MarkusWinter · 24 June 2020 18:35

If you want it efficient then don’t read a file in junks - load it all and split it.

I need to process huge text files and reading it all in resulted in the biggest speed-up.

anon29821626 · 24 June 2020 18:45

My experience with an extremely large text file is that this leads to a freeze or crash of the program.

npalardy · 24 June 2020 19:32

making sure the chunks are “large enough” but not so large they require more RAM than you have is crucial
The chunks in this example are 1 Mb (1024 * 1024) bytes which seems a bit on the smallish side

Havent had a chance to look at the code in more depth but C# should port reasonably well

MarkusWinter · 24 June 2020 19:48

What do you consider extremely large”

npalardy · 24 June 2020 19:52

EDIT : oh wait I dont think tat question was to me
~~Files that are many Gb in size at least~~
~~Even bbedit has issues with those and its pretty darned fast most times~~
~~This code should be able to give you a line count for any file of any size~~

What would you consider “extremely large” ?

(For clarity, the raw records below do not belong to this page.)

## src/rtl/hazard_scoreboard.sv

```systemverilog
// hazard_scoreboard: hazard and forwarding controller for the pipelined MIPS core.
// A registered scoreboard records the destination register of every in-flight
// post-ID instruction (entry 0 = EX ... entry DEPTH-1 = WB). Latch enables,
// flushes, the PC enable and the forwarding selects are derived combinationally
// from the scoreboard and the current ID/MEM inputs.
module hazard_scoreboard #(
    parameter int DEPTH          = 3,
    parameter int FWD_EN         = 1,
    parameter int REDIRECT_STAGE = 1,
    parameter int FS             = $clog2(DEPTH + 1)
) (
    input  logic          CLK,
    input  logic          RST,
    input  logic          id_valid,
    input  logic [4:0]    id_rs,
    input  logic [4:0]    id_rt,
    input  logic          id_use_rs,
    input  logic          id_use_rt,
    input  logic          id_wr,
    input  logic [4:0]    id_wsel,
    input  logic          id_late,
    input  logic          redirect,
    input  logic          dmem_req,
    input  logic          dhit,
    output logic          pc_en,
    output logic          en_ID,
    output logic          en_EX,
    output logic          en_MEM,
    output logic          flush_ID,
    output logic          flush_EX,
    output logic          flush_MEM,
    output logic [FS-1:0] fwd_rs,
    output logic [FS-1:0] fwd_rt,
    output logic [1:0]    hazard,
    output logic [15:0]   stall_cnt
);

    typedef enum logic [1:0] {
        HZ_NONE = 2'd0,
        HZ_CTRL = 2'd1,
        HZ_DATA = 2'd2,
        HZ_MEM  = 2'd3
    } hz_e;

    // Scoreboard state: valid bits are control, wsel/late ride along as data.
    logic [DEPTH-1:0] sb_v;
    logic [DEPTH-1:0] sb_late;
    logic [4:0]       sb_wsel [DEPTH];
    logic [DEPTH-1:0] nxt_v;
    logic [DEPTH-1:0] nxt_late;
    logic [4:0]       nxt_wsel [DEPTH];

    logic [DEPTH-1:0] hit_rs;
    logic [DEPTH-1:0] hit_rt;
    logic             stall_hit;
    hz_e              hz;

    // Select of the youngest (lowest-index) matching entry, encoded as index+1.
    function automatic logic [FS-1:0] youngest(input logic [DEPTH-1:0] hits);
        logic [FS-1:0] sel;
        sel = '0;
        for (int i = DEPTH - 1; i >= 0; i--) begin
            if (hits[i]) sel = FS'(i + 1);
        end
        return sel;
    endfunction

    // Saturating 16-bit increment for the stall counter.
    function automatic logic [15:0] sat_inc(input logic [15:0] c);
        return (c == 16'hFFFF) ? c : c + 16'd1;
    endfunction

    // Per-entry match against the used ID sources; register 0 never matches.
    always_comb begin
        hit_rs = '0;
        hit_rt = '0;
        for (int i = 0; i < DEPTH; i++) begin
            hit_rs[i] = sb_v[i] && (sb_wsel[i] != 5'd0) && id_use_rs && (sb_wsel[i] == id_rs);
            hit_rt[i] = sb_v[i] && (sb_wsel[i] != 5'd0) && id_use_rt && (sb_wsel[i] == id_rt);
        end
    end

    // Data hazard: with forwarding only a late result in EX stalls; without it,
    // every entry before WB stalls (WB is covered by register-file write-through).
    always_comb begin
        stall_hit = 1'b0;
        for (int i = 0; i < DEPTH - 1; i++) begin
            if ((FWD_EN == 0) || ((i == 0) && sb_late[0])) begin
                stall_hit = stall_hit | hit_rs[i] | hit_rt[i];
            end
        end
        stall_hit = id_valid && stall_hit;
    end

    // Hazard priority: memory freeze, then redirect, then data stall.
    always_comb begin
        hz = HZ_NONE;
        if (dmem_req && !dhit) begin
            hz = HZ_MEM;
        end else if (redirect) begin
            hz = HZ_CTRL;
        end else if (stall_hit) begin
            hz = HZ_DATA;
        end
    end

    // Pipeline control outputs and forwarding selects for the chosen hazard.
    always_comb begin
        pc_en     = 1'b1;
        en_ID     = 1'b1;
        en_EX     = 1'b1;
        en_MEM    = 1'b1;
        flush_ID  = 1'b0;
        flush_EX  = 1'b0;
        flush_MEM = 1'b0;
        fwd_rs    = '0;
        fwd_rt    = '0;
        hazard    = hz;
        case (hz)
            HZ_MEM: begin
                pc_en  = 1'b0;
                en_ID  = 1'b0;
                en_EX  = 1'b0;
                en_MEM = 1'b0;
            end
            HZ_CTRL: begin
                // Latch k feeds scoreboard entry k; those younger than the jump are flushed.
                flush_ID  = 1'b1;
                flush_EX  = (REDIRECT_STAGE >= 1);
                flush_MEM = (REDIRECT_STAGE >= 2);
            end
            HZ_DATA: begin
                pc_en    = 1'b0;
                en_ID    = 1'b0;
                flush_EX = 1'b1;
            end
            default: ;
        endcase
        if ((FWD_EN != 0) && (hz != HZ_DATA)) begin
            fwd_rs = youngest(hit_rs);
            fwd_rt = youngest(hit_rt);
        end
    end

    // Next scoreboard contents: hold on freeze, otherwise shift toward WB.
    always_comb begin
        nxt_v    = sb_v;
        nxt_late = sb_late;
        nxt_wsel = sb_wsel;
        if (hz != HZ_MEM) begin
            for (int i = DEPTH - 1; i >= 1; i--) begin
                nxt_v[i]    = sb_v[i-1];
                nxt_wsel[i] = sb_wsel[i-1];
                nxt_late[i] = sb_late[i-1];
            end
            nxt_v[0]    = (hz == HZ_NONE) && id_valid && id_wr;
            nxt_wsel[0] = id_wsel;
            nxt_late[0] = id_late;
            if (hz == HZ_CTRL) begin
                for (int i = 1; i < DEPTH; i++) begin
                    if (i <= REDIRECT_STAGE) nxt_v[i] = 1'b0;
                end
            end
        end
    end

    // Control state: entry valid bits and the stall counter, cleared by reset.
    always_ff @(posedge CLK or posedge RST) begin
        if (RST) begin
            sb_v      <= '0;
            stall_cnt <= '0;
        end else begin
            sb_v <= nxt_v;
            if (!pc_en) stall_cnt <= sat_inc(stall_cnt);
        end
    end

    // Entry payload; only meaningful while the matching valid bit is set.
    always_ff @(posedge CLK) begin
        sb_wsel <= nxt_wsel;
        sb_late <= nxt_late;
    end

endmodule

```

DaveS · 24 June 2020 19:58

if this is for macOS you could try

wc -l <filename>

anon29821626 · 24 June 2020 20:05

The file I have is 700 MB (pure Text File).

MarkusWinter · 24 June 2020 20:28

That shouldn’t be too much. On my 2010 17in MacBook Pro with a 2,53 GHz i5, 8 GB of RAM, 500 GB SSD I routinely processed large proteomics files between a few hundred MB and 1.5 GB.

The problem for me was not the loading of the textual data but it’s processing as string processing is pretty slow in Xojo.

The following might be helpful:

https://www.boredomsoft.org/string-building-in-realbasic.bs

But if all you want to do is count lines then Dave’s suggestion should do fine.